PROVIDED RECORDS:
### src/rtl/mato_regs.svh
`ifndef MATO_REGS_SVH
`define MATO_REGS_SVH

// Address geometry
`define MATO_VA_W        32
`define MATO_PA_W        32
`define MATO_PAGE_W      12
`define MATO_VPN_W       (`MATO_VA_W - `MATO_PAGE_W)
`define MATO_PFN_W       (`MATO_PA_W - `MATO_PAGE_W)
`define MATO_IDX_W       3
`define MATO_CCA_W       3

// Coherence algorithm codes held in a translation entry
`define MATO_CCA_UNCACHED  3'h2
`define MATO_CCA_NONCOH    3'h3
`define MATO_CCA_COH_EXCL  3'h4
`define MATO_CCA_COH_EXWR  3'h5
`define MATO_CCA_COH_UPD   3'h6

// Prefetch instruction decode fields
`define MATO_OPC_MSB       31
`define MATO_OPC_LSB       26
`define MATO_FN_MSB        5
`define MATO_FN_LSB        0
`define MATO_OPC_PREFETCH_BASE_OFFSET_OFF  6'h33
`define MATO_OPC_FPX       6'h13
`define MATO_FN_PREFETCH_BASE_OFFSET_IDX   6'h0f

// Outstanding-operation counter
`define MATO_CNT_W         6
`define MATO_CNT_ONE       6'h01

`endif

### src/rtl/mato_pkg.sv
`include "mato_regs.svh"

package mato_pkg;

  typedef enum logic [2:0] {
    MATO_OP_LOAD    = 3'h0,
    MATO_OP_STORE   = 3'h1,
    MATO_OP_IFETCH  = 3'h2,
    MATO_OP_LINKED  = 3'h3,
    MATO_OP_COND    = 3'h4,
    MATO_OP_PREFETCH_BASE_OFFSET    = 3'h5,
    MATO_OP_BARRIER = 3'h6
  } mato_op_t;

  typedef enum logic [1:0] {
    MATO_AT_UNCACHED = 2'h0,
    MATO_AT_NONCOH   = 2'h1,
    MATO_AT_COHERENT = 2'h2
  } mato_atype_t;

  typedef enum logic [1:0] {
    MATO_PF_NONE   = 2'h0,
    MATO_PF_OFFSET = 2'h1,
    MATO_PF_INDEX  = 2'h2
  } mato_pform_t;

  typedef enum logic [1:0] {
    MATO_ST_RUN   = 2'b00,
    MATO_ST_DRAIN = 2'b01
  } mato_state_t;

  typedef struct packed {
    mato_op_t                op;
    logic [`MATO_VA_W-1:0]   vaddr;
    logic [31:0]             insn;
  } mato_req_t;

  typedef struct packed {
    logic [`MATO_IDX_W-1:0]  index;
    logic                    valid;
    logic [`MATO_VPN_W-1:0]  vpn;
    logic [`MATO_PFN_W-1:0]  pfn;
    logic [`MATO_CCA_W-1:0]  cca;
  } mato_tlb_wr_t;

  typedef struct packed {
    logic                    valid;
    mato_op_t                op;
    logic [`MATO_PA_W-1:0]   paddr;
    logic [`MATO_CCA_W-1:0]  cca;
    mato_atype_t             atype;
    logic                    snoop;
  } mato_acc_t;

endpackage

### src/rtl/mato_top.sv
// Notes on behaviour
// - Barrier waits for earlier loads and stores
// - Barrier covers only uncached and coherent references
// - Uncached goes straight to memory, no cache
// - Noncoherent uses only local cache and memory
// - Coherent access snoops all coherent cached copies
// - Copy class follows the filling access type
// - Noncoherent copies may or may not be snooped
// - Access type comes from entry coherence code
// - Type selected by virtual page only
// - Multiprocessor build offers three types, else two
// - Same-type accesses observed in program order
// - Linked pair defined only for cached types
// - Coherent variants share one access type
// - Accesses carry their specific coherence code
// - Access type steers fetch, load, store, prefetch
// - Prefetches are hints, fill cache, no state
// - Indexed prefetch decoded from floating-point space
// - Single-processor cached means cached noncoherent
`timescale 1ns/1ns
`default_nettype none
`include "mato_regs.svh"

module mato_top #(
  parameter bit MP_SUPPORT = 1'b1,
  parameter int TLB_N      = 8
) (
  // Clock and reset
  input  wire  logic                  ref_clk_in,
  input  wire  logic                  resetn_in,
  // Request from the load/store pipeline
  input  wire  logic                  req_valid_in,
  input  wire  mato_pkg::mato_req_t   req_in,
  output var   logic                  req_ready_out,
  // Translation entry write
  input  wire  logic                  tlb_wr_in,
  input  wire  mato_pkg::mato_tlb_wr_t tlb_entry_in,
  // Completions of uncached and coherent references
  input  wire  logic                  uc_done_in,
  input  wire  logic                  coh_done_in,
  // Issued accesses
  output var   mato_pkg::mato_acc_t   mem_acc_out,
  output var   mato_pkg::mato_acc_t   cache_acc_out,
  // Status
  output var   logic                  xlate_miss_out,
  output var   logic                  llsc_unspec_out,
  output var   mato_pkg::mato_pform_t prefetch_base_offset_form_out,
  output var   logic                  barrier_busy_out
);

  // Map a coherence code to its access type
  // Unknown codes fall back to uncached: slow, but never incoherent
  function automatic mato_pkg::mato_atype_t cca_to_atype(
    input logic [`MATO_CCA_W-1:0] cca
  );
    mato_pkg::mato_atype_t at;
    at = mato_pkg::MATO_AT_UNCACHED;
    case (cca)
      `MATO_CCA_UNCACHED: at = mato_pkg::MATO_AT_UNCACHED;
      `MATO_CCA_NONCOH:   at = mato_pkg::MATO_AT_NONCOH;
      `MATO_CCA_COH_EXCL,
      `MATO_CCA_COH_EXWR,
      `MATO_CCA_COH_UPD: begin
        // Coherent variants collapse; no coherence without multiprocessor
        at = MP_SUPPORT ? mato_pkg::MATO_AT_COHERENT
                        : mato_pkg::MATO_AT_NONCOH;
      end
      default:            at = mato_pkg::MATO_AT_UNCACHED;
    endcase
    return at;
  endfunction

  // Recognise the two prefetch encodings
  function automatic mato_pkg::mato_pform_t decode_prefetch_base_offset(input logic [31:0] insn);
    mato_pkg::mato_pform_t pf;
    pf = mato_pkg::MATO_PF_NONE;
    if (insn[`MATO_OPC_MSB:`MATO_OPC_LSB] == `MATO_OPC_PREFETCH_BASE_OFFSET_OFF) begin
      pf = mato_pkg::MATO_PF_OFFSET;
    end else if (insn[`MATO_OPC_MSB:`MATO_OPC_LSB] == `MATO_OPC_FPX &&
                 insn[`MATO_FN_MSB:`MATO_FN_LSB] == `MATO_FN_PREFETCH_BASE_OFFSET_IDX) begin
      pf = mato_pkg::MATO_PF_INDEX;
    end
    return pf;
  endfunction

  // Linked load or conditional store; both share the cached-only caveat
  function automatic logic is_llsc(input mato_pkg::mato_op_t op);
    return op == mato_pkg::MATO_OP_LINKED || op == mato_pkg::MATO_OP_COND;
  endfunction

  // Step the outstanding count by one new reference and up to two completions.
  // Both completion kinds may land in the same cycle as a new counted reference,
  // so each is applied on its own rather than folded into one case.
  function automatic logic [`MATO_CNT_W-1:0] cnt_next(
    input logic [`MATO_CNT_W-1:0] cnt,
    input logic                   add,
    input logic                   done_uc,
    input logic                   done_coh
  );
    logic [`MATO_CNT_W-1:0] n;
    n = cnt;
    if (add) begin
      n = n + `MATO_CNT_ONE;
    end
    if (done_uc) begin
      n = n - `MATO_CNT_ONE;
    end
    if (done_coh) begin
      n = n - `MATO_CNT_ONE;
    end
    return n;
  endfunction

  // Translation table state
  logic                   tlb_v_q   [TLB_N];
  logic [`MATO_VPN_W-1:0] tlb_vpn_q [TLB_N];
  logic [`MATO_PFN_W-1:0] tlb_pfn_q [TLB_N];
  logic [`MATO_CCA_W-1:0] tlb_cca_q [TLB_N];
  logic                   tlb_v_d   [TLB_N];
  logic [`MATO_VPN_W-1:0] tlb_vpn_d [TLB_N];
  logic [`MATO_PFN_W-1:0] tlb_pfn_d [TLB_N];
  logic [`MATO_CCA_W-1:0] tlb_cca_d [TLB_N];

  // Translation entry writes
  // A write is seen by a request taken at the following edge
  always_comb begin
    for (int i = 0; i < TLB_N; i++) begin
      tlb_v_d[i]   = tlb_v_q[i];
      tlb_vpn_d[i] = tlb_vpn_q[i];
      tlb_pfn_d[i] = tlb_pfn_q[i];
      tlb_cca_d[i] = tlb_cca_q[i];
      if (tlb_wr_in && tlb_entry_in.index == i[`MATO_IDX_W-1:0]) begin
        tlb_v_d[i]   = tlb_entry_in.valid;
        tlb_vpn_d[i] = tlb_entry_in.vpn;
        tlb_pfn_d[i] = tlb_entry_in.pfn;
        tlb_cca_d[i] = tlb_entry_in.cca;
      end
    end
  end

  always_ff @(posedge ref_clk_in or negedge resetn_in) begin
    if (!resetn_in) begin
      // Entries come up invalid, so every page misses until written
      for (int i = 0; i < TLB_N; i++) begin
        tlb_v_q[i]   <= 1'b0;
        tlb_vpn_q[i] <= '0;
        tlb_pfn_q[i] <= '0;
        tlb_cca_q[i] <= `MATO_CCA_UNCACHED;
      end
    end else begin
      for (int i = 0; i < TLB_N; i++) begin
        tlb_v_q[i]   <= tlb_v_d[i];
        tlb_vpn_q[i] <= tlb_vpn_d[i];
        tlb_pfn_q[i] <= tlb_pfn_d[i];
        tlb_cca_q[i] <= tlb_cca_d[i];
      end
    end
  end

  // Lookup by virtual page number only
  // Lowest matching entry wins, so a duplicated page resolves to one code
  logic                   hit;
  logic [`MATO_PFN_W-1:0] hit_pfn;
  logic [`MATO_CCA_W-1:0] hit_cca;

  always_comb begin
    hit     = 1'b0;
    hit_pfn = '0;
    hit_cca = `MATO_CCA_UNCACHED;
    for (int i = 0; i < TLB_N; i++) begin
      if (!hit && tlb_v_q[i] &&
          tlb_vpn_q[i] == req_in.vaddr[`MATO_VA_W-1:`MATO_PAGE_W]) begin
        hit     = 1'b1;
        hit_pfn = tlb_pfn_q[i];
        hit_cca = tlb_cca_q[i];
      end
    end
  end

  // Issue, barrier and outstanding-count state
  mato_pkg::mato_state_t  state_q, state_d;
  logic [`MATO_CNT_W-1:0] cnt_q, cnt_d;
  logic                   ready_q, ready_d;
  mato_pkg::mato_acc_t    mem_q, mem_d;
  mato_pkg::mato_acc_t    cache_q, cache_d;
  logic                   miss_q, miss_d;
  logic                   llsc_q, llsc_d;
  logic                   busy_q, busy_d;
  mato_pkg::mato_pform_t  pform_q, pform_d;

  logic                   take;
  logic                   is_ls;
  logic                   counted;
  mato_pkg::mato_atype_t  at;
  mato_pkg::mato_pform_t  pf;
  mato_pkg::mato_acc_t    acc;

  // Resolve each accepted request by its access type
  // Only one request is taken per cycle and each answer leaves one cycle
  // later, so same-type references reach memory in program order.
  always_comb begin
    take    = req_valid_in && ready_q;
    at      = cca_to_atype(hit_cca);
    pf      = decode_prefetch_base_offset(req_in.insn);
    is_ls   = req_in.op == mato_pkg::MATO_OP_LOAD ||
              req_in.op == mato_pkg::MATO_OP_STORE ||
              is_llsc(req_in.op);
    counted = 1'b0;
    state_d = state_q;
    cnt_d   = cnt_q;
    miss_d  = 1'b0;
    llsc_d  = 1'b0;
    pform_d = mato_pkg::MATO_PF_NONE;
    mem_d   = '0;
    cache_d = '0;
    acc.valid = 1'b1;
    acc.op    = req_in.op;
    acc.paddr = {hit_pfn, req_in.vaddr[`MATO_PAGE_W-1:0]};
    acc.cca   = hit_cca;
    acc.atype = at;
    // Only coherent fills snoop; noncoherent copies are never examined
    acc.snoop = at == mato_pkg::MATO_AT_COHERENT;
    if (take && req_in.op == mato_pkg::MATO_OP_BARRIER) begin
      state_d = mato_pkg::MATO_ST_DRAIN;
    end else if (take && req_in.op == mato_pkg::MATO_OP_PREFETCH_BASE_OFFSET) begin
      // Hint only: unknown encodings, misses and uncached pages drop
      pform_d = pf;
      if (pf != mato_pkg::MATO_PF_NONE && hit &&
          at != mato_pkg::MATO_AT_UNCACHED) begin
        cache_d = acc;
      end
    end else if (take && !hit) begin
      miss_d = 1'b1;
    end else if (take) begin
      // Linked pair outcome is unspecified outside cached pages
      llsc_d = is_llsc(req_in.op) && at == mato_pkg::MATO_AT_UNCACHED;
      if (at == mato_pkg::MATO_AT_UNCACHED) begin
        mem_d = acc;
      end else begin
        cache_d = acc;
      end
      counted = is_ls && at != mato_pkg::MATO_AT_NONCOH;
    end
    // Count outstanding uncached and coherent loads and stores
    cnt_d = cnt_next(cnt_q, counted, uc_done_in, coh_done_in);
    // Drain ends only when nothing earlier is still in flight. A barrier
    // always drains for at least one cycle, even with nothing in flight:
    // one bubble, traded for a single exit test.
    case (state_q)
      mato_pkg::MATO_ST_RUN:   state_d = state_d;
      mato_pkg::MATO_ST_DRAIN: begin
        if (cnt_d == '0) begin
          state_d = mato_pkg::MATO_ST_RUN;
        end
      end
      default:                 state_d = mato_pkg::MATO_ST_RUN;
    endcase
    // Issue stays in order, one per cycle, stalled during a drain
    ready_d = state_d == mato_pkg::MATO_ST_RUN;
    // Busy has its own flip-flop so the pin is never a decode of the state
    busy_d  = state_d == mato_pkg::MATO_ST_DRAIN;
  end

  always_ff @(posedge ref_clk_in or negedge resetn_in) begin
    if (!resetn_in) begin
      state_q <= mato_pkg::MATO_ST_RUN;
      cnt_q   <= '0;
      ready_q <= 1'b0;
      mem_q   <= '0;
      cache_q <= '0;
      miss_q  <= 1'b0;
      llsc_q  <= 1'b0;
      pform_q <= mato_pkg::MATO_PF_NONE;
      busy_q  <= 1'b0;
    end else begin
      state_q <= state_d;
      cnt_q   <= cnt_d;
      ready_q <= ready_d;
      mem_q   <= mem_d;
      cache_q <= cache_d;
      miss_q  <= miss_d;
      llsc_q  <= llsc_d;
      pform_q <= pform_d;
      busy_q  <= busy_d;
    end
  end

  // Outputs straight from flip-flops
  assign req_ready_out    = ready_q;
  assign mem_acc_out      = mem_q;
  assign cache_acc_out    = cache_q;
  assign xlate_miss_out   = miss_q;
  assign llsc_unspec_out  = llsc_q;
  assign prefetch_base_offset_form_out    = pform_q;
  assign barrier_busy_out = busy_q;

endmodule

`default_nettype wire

ACTIVITY: Take the records above and return, word for word, only the lines that fall from the line with "cache_d = '0;" to the line with "end else if (take && req_in.op", both of them included.

OUTPUT FOR THIS EXERCISE:
    cache_d = '0;
    acc.valid = 1'b1;
    acc.op    = req_in.op;
    acc.paddr = {hit_pfn, req_in.vaddr[`MATO_PAGE_W-1:0]};
    acc.cca   = hit_cca;
    acc.atype = at;
    // Only coherent fills snoop; noncoherent copies are never examined
    acc.snoop = at == mato_pkg::MATO_AT_COHERENT;
    if (take && req_in.op == mato_pkg::MATO_OP_BARRIER) begin
      state_d = mato_pkg::MATO_ST_DRAIN;
    end else if (take && req_in.op == mato_pkg::MATO_OP_PREFETCH_BASE_OFFSET) begin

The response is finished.